═════ Data provided ═════

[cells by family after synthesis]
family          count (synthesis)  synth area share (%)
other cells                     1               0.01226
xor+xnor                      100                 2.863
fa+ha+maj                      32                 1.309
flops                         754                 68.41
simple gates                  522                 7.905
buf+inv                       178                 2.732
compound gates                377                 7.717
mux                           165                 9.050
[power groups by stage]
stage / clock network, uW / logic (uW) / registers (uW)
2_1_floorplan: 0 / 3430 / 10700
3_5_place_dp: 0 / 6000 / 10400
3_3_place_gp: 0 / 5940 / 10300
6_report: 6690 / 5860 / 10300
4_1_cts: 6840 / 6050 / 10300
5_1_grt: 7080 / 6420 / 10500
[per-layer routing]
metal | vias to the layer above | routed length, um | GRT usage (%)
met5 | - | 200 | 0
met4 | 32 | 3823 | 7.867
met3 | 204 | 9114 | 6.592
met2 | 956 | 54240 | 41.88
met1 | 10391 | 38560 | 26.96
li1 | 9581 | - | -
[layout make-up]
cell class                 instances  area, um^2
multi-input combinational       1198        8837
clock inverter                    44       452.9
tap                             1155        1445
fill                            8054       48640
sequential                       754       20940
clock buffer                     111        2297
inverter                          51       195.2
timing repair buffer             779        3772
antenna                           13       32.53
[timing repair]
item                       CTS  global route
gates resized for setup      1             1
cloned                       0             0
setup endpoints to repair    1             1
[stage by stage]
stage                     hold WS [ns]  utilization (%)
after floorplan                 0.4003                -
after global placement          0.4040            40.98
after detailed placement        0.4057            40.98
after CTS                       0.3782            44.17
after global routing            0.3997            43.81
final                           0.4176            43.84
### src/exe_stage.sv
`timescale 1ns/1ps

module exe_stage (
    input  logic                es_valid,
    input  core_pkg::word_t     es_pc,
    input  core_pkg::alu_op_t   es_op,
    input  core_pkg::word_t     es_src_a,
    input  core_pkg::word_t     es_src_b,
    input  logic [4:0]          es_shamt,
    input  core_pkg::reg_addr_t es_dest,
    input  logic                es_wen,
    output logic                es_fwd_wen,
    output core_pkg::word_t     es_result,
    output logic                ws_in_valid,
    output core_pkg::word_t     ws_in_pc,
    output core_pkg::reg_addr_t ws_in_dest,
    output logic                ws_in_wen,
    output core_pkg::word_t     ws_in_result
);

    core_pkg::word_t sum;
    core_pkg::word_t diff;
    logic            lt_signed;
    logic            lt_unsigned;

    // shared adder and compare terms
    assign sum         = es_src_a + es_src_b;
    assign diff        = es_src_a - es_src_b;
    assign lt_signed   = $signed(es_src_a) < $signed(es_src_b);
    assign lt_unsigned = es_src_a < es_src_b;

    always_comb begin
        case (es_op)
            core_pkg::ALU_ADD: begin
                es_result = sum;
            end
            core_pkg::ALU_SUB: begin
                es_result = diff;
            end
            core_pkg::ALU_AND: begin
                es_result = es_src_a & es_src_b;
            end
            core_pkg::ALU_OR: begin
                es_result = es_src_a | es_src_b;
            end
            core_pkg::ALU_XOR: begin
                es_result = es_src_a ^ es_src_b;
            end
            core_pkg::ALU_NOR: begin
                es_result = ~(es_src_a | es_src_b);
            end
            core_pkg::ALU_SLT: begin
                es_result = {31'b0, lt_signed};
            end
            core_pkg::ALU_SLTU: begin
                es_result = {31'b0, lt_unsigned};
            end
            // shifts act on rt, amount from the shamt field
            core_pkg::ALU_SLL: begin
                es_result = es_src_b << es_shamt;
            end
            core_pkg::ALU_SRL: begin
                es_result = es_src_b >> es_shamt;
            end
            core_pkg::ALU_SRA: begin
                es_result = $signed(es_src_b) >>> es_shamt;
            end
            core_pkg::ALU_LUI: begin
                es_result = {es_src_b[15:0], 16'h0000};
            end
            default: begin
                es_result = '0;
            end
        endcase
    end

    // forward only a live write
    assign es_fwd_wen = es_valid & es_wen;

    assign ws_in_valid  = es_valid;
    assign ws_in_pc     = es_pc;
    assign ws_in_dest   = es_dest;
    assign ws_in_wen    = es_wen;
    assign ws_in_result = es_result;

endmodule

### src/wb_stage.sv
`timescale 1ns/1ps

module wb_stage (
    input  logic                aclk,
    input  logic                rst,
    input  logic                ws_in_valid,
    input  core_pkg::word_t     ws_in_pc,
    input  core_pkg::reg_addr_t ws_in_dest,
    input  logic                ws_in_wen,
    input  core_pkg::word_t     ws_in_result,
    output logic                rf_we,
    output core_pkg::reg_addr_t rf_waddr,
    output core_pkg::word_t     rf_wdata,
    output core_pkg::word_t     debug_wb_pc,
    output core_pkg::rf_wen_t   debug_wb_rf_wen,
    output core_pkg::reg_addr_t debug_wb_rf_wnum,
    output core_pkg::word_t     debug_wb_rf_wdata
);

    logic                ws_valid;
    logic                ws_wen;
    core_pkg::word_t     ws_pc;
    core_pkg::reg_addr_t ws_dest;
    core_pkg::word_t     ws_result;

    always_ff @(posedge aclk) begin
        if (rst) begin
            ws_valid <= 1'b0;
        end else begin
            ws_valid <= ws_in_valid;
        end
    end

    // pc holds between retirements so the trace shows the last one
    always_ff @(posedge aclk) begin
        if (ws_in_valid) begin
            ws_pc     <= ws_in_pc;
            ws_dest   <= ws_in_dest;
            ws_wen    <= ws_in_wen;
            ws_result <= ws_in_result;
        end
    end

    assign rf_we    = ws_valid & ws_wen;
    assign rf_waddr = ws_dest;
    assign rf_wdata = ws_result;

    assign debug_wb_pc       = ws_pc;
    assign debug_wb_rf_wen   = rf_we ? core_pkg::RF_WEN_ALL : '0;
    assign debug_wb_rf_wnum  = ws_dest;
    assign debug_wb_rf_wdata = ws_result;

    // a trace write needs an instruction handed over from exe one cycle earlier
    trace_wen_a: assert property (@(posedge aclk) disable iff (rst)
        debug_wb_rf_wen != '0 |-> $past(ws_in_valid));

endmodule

═════

Every word of the data above should be given again, exactly as it stands.

* Answer box *
[cells by family after synthesis]
family          count (synthesis)  synth area share (%)
other cells                     1               0.01226
xor+xnor                      100                 2.863
fa+ha+maj                      32                 1.309
flops                         754                 68.41
simple gates                  522                 7.905
buf+inv                       178                 2.732
compound gates                377                 7.717
mux                           165                 9.050
[power groups by stage]
stage / clock network, uW / logic (uW) / registers (uW)
2_1_floorplan: 0 / 3430 / 10700
3_5_place_dp: 0 / 6000 / 10400
3_3_place_gp: 0 / 5940 / 10300
6_report: 6690 / 5860 / 10300
4_1_cts: 6840 / 6050 / 10300
5_1_grt: 7080 / 6420 / 10500
[per-layer routing]
metal | vias to the layer above | routed length, um | GRT usage (%)
met5 | - | 200 | 0
met4 | 32 | 3823 | 7.867
met3 | 204 | 9114 | 6.592
met2 | 956 | 54240 | 41.88
met1 | 10391 | 38560 | 26.96
li1 | 9581 | - | -
[layout make-up]
cell class                 instances  area, um^2
multi-input combinational       1198        8837
clock inverter                    44       452.9
tap                             1155        1445
fill                            8054       48640
sequential                       754       20940
clock buffer                     111        2297
inverter                          51       195.2
timing repair buffer             779        3772
antenna                           13       32.53
[timing repair]
item                       CTS  global route
gates resized for setup      1             1
cloned                       0             0
setup endpoints to repair    1             1
[stage by stage]
stage                     hold WS [ns]  utilization (%)
after floorplan                 0.4003                -
after global placement          0.4040            40.98
after detailed placement        0.4057            40.98
after CTS                       0.3782            44.17
after global routing            0.3997            43.81
final                           0.4176            43.84
### src/exe_stage.sv
`timescale 1ns/1ps

module exe_stage (
    input  logic                es_valid,
    input  core_pkg::word_t     es_pc,
    input  core_pkg::alu_op_t   es_op,
    input  core_pkg::word_t     es_src_a,
    input  core_pkg::word_t     es_src_b,
    input  logic [4:0]          es_shamt,
    input  core_pkg::reg_addr_t es_dest,
    input  logic                es_wen,
    output logic                es_fwd_wen,
    output core_pkg::word_t     es_result,
    output logic                ws_in_valid,
    output core_pkg::word_t     ws_in_pc,
    output core_pkg::reg_addr_t ws_in_dest,
    output logic                ws_in_wen,
    output core_pkg::word_t     ws_in_result
);

    core_pkg::word_t sum;
    core_pkg::word_t diff;
    logic            lt_signed;
    logic            lt_unsigned;

    // shared adder and compare terms
    assign sum         = es_src_a + es_src_b;
    assign diff        = es_src_a - es_src_b;
    assign lt_signed   = $signed(es_src_a) < $signed(es_src_b);
    assign lt_unsigned = es_src_a < es_src_b;

    always_comb begin
        case (es_op)
            core_pkg::ALU_ADD: begin
                es_result = sum;
            end
            core_pkg::ALU_SUB: begin
                es_result = diff;
            end
            core_pkg::ALU_AND: begin
                es_result = es_src_a & es_src_b;
            end
            core_pkg::ALU_OR: begin
                es_result = es_src_a | es_src_b;
            end
            core_pkg::ALU_XOR: begin
                es_result = es_src_a ^ es_src_b;
            end
            core_pkg::ALU_NOR: begin
                es_result = ~(es_src_a | es_src_b);
            end
            core_pkg::ALU_SLT: begin
                es_result = {31'b0, lt_signed};
            end
            core_pkg::ALU_SLTU: begin
                es_result = {31'b0, lt_unsigned};
            end
            // shifts act on rt, amount from the shamt field
            core_pkg::ALU_SLL: begin
                es_result = es_src_b << es_shamt;
            end
            core_pkg::ALU_SRL: begin
                es_result = es_src_b >> es_shamt;
            end
            core_pkg::ALU_SRA: begin
                es_result = $signed(es_src_b) >>> es_shamt;
            end
            core_pkg::ALU_LUI: begin
                es_result = {es_src_b[15:0], 16'h0000};
            end
            default: begin
                es_result = '0;
            end
        endcase
    end

    // forward only a live write
    assign es_fwd_wen = es_valid & es_wen;

    assign ws_in_valid  = es_valid;
    assign ws_in_pc     = es_pc;
    assign ws_in_dest   = es_dest;
    assign ws_in_wen    = es_wen;
    assign ws_in_result = es_result;

endmodule

### src/wb_stage.sv
`timescale 1ns/1ps

module wb_stage (
    input  logic                aclk,
    input  logic                rst,
    input  logic                ws_in_valid,
    input  core_pkg::word_t     ws_in_pc,
    input  core_pkg::reg_addr_t ws_in_dest,
    input  logic                ws_in_wen,
    input  core_pkg::word_t     ws_in_result,
    output logic                rf_we,
    output core_pkg::reg_addr_t rf_waddr,
    output core_pkg::word_t     rf_wdata,
    output core_pkg::word_t     debug_wb_pc,
    output core_pkg::rf_wen_t   debug_wb_rf_wen,
    output core_pkg::reg_addr_t debug_wb_rf_wnum,
    output core_pkg::word_t     debug_wb_rf_wdata
);

    logic                ws_valid;
    logic                ws_wen;
    core_pkg::word_t     ws_pc;
    core_pkg::reg_addr_t ws_dest;
    core_pkg::word_t     ws_result;

    always_ff @(posedge aclk) begin
        if (rst) begin
            ws_valid <= 1'b0;
        end else begin
            ws_valid <= ws_in_valid;
        end
    end

    // pc holds between retirements so the trace shows the last one
    always_ff @(posedge aclk) begin
        if (ws_in_valid) begin
            ws_pc     <= ws_in_pc;
            ws_dest   <= ws_in_dest;
            ws_wen    <= ws_in_wen;
            ws_result <= ws_in_result;
        end
    end

    assign rf_we    = ws_valid & ws_wen;
    assign rf_waddr = ws_dest;
    assign rf_wdata = ws_result;

    assign debug_wb_pc       = ws_pc;
    assign debug_wb_rf_wen   = rf_we ? core_pkg::RF_WEN_ALL : '0;
    assign debug_wb_rf_wnum  = ws_dest;
    assign debug_wb_rf_wdata = ws_result;

    // a trace write needs an instruction handed over from exe one cycle earlier
    trace_wen_a: assert property (@(posedge aclk) disable iff (rst)
        debug_wb_rf_wen != '0 |-> $past(ws_in_valid));

endmodule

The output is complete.